MATERIAL TO PROCESS:
§

Source: an optimization exercise on an open RTL-to-GDS flow (aim: small area, a short achievable clock period and few clock cycles). Production flows keep margins and buffers that such runs may drop. Power and IR drop assume default switching activity.

==> job 7999 <==
==> flow/design.v <==
module jk_uart #(
    parameter integer P    = 248,    
    parameter integer BUSY = 0,      
    parameter integer SW   = 5       
) (
    input  wire          clk,
    input  wire          clr,         
    input  wire          wr,          
    input  wire          fall,        
    input  wire          level,       
    input  wire          stp,         
    input  wire          ev,          
    input  wire [SW-1:0] s,           
    output wire          act,         
    output wire [8:0]    n_out,
    output reg           pb_valid,
    output wire [7:0]    pb_data
);
    localparam integer ARMN = P + P / 2 + 1;
    localparam integer NW   = $clog2(ARMN + 1);
    reg  [3:0]    br;      
    reg  [NW-1:0] n;       
    reg  [7:0]    acc;     
    reg           pend;    
    reg  [NW-1:0] pr;      
    assign act     = br != 4'd0;
    assign n_out   = n;
    assign pb_data = acc;
    always @(posedge clk) begin
        pb_valid <= 1'b0;
        if (clr) begin
            br   <= 4'd0;
            pend <= 1'b0;
        end else if (wr) begin
            if (fall) begin
                if (br == 4'd0 || (br == 4'd1 && BUSY == 1)) begin
                    br <= 4'd9;
                    n  <= ARMN[NW-1:0];
                end else if (br == 4'd1 && BUSY == 2 && !pend) begin
                    pend <= 1'b1;
                    pr   <= ARMN[NW-1:0] - n;
                end
            end
        end else if (stp && act) begin
            if (!ev) begin
                n <= n - s;
            end else if (br != 4'd1) begin
                acc <= {level, acc[7:1]};
                br  <= br - 1'b1;
                n   <= P[NW-1:0];
            end else begin
                pb_valid <= 1'b1;
                if (BUSY == 2 && pend) begin
                    pend <= 1'b0;
                    br   <= 4'd9;
                    n    <= pr;
                end else begin
                    br <= 4'd0;
                end
            end
        end
    end
endmodule
module jk_kbd #(
    parameter integer T_START     = 36,
    parameter integer T_ZERO      = 10,
    parameter integer T_ONE       = 22,
    parameter integer T_BYTEPAUSE = 50,
    parameter integer T_WORDPAUSE = 120,
    parameter integer SW          = 5
) (
    input  wire        clk,
    input  wire        clr,
    input  wire [17:0] keylatch,    
    input  wire        setkey,      
    input  wire [17:0] setkey_code,
    input  wire        stp,
    input  wire        ev,
    input  wire [SW-1:0] s,
    output wire        act,
    output wire [8:0]  n_out,
    output reg         stb_valid
);
    localparam [2:0] IDLE       = 3'd0,
                     START_WAIT = 3'd1,
                     BIT_WAIT   = 3'd2,
                     BYTE_PAUSE = 3'd3,
                     WORD_PAUSE = 3'd4;
    reg  [2:0]  phase;
    reg  [17:0] code;
    reg         widx;
    reg  [2:0]  bidx;
    reg  [6:0]  n;
    reg  [17:0] pend;
    wire [7:0]  word       = widx ? code[7:0] : code[15:8];
    wire [2:0]  nbidx      = bidx + 1'b1;
    wire        bit0       = word[7];
    wire        nbit       = word[3'd7 - nbidx];
    wire        poll_pend  = pend[17:16] != 2'd0;
    wire        poll_latch = keylatch[17:16] != 2'd0;
    wire [17:0] poll_code  = poll_pend ? pend : keylatch;
    wire        idle       = phase == IDLE;
    assign act   = !idle || poll_pend || poll_latch;
    assign n_out = idle ? 9'd1 : {2'b00, n};
    always @(posedge clk) begin
        stb_valid <= 1'b0;
        if (clr) begin
            phase <= IDLE;
            pend  <= 18'd0;
        end else if (setkey) begin
            if (!idle && setkey_code[17:16] != 2'd0 && setkey_code != code && !poll_pend)
                pend <= setkey_code;
        end else if (stp && act) begin
            if (!ev) begin
                n <= n - s;
            end else begin
                case (phase)
                    START_WAIT: begin
                        stb_valid <= 1'b1;
                        phase     <= BIT_WAIT;
                        bidx      <= 3'd0;
                        n         <= bit0 ? T_ONE : T_ZERO;
                    end
                    BIT_WAIT: begin
                        stb_valid <= 1'b1;
                        bidx      <= nbidx;
                        if (bidx != 3'd7) begin
                            n <= nbit ? T_ONE : T_ZERO;
                        end else if (code[17:16] == 2'd2 && !widx) begin
                            phase <= BYTE_PAUSE;
                            n     <= T_BYTEPAUSE;
                        end else begin
                            phase <= WORD_PAUSE;
                            n     <= T_WORDPAUSE;
                        end
                    end
                    BYTE_PAUSE: begin
                        widx  <= 1'b1;
                        bidx  <= 3'd0;
                        phase <= START_WAIT;
                        n     <= T_START;
                    end
                    default: begin    
                        if (poll_pend || poll_latch) begin
                            code  <= poll_code;
                            widx  <= 1'b0;
                            bidx  <= 3'd0;
                            phase <= START_WAIT;
                            n     <= T_START;
                            if (poll_pend)
                                pend <= 18'd0;
                        end else begin
                            phase <= IDLE;
                        end
                    end
                endcase
            end
        end
    end
endmodule
This design comes from an exercise in tuning for small area, a short achievable clock period and few clock cycles per item on the open sky130 flow, not from production work. The RTL was checked by simulation tests, not by an equivalence proof against the original design.

trial 58:
// blade_biquad
module blade_biquad (
    input  wire        clk,
    input  wire        rst,
    input  wire        cmd_valid,
    output wire        cmd_ready,
    input  wire        cmd_clear,
    input  wire [31:0] cmd_x0,
    input  wire [31:0] cmd_x1,
    input  wire [31:0] cmd_b0,
    input  wire [31:0] cmd_b1,
    input  wire [31:0] cmd_b2,
    input  wire [31:0] cmd_a1,
    input  wire [31:0] cmd_a2,
    output reg         rsp_valid,
    output reg  [31:0] rsp_y0,
    output reg  [31:0] rsp_y1
);
export LEC_CHECK = 0
export ABC_AREA = 1
export CAP_MARGIN = 20
export CORE_MARGIN = 2
export CORE_UTILIZATION = 55
export PLACE_DENSITY = 0.72
export SLEW_MARGIN = 20
create_clock -name core_clock -period 24.0 [get_ports {clk}]
standard.sh (not shown) runs the stock make flow with config.mk's settings and CLKGATE_MAP_FILE= SYNTH_SCRIPT=/design/flow/synth_recipe.tcl, a recipe that flattens the netlist after the stock synthesis.
==> flow/flow/run.sh <==
#!/bin/bash
# Layout flow: the standard ORFS flow (standard.sh, unchanged synthesis,
# floorplan, placement, CTS and routing at the design's clock and
# constraints), with a larger setup-slack margin for OpenROAD's repair_timing
# so that the resizer also shortens paths that already meet the 24 ns clock.
# standard.sh's full output goes to standard.log in this folder; the ORFS
# logs of each step stay under orfs/logs.
set -eo pipefail
export SETUP_SLACK_MARGIN=17.5
bash standard.sh > standard.log 2>&1
test -s out/final.def
Trial 58 closes out successfully: all stages finished, all timing, DRC and antenna checks passed.
Testbench counts of trial 58, summed over its fixed seeds: cycles 28,840, items 4,800.
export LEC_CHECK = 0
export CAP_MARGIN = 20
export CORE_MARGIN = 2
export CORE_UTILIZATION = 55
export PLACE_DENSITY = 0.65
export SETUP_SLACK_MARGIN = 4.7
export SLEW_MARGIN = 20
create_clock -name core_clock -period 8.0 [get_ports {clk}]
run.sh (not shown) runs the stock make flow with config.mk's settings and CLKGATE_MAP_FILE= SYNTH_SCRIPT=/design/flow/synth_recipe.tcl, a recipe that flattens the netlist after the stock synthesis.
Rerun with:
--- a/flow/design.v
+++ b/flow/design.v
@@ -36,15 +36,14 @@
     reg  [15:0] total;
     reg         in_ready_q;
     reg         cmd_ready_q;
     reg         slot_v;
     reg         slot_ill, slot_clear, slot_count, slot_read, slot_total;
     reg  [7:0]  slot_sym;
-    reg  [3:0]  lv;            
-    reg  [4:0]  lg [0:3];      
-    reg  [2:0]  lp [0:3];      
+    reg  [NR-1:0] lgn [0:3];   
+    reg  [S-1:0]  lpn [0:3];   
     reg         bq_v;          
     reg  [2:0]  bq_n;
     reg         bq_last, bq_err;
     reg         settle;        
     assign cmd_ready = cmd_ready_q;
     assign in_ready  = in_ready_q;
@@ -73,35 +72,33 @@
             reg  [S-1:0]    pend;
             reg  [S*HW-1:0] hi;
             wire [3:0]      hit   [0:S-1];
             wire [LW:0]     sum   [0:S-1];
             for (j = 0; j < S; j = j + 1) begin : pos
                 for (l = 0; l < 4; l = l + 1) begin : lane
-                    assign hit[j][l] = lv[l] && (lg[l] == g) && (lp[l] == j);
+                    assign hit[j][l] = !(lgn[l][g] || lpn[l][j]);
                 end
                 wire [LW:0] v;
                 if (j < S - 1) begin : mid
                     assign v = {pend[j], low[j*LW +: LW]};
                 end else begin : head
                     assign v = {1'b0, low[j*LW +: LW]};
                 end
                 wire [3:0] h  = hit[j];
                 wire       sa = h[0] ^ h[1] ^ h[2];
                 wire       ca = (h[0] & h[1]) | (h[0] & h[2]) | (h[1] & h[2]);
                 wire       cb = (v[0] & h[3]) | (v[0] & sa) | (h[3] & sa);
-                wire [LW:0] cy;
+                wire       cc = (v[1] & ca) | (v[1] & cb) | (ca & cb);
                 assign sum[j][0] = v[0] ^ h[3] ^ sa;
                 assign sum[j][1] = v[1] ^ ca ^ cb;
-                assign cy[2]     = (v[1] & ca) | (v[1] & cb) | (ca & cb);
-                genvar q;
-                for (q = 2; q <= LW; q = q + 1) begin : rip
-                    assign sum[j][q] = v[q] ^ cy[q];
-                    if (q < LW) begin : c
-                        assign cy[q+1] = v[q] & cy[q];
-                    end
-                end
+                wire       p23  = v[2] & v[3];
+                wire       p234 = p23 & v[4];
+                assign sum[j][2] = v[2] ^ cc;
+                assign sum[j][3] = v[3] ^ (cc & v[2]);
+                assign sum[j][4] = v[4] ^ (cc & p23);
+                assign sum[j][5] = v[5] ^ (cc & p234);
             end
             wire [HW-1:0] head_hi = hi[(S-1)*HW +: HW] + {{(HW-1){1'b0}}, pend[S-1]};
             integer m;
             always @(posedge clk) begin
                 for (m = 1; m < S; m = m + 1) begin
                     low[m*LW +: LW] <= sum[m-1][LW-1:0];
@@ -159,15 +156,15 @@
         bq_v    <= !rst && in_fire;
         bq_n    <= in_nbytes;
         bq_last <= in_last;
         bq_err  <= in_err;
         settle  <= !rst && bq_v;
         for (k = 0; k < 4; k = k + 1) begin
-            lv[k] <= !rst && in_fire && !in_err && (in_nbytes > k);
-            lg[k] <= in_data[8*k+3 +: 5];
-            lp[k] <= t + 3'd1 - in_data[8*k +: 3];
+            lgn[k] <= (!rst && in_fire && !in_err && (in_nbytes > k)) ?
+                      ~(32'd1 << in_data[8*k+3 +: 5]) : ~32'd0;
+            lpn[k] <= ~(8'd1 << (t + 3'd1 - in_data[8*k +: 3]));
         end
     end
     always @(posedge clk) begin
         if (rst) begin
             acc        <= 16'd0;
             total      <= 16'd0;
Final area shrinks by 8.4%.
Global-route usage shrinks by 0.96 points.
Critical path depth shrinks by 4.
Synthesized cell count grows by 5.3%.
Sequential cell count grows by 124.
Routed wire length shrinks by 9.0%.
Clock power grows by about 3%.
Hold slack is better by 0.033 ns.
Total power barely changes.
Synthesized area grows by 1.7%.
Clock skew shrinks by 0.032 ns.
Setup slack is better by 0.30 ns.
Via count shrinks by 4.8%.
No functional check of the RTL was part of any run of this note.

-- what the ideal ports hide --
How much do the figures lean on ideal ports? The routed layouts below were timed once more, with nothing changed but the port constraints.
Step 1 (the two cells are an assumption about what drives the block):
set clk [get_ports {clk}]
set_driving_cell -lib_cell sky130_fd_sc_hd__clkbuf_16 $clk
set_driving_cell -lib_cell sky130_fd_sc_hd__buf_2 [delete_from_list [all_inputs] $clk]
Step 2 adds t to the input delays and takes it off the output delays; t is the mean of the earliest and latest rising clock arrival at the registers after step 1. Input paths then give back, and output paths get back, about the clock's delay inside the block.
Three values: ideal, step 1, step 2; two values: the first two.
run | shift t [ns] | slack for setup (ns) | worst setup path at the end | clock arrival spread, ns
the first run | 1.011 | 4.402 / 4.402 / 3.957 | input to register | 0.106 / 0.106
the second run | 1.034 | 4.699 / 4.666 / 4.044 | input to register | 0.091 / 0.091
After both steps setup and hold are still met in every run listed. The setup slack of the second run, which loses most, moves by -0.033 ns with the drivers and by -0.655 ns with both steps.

§

EXERCISE OBJECTIVE: Show the lines of the records above that mention "ideal".

SOLUTION FOR THIS TASK:
-- what the ideal ports hide --
How much do the figures lean on ideal ports? The routed layouts below were timed once more, with nothing changed but the port constraints.
Three values: ideal, step 1, step 2; two values: the first two.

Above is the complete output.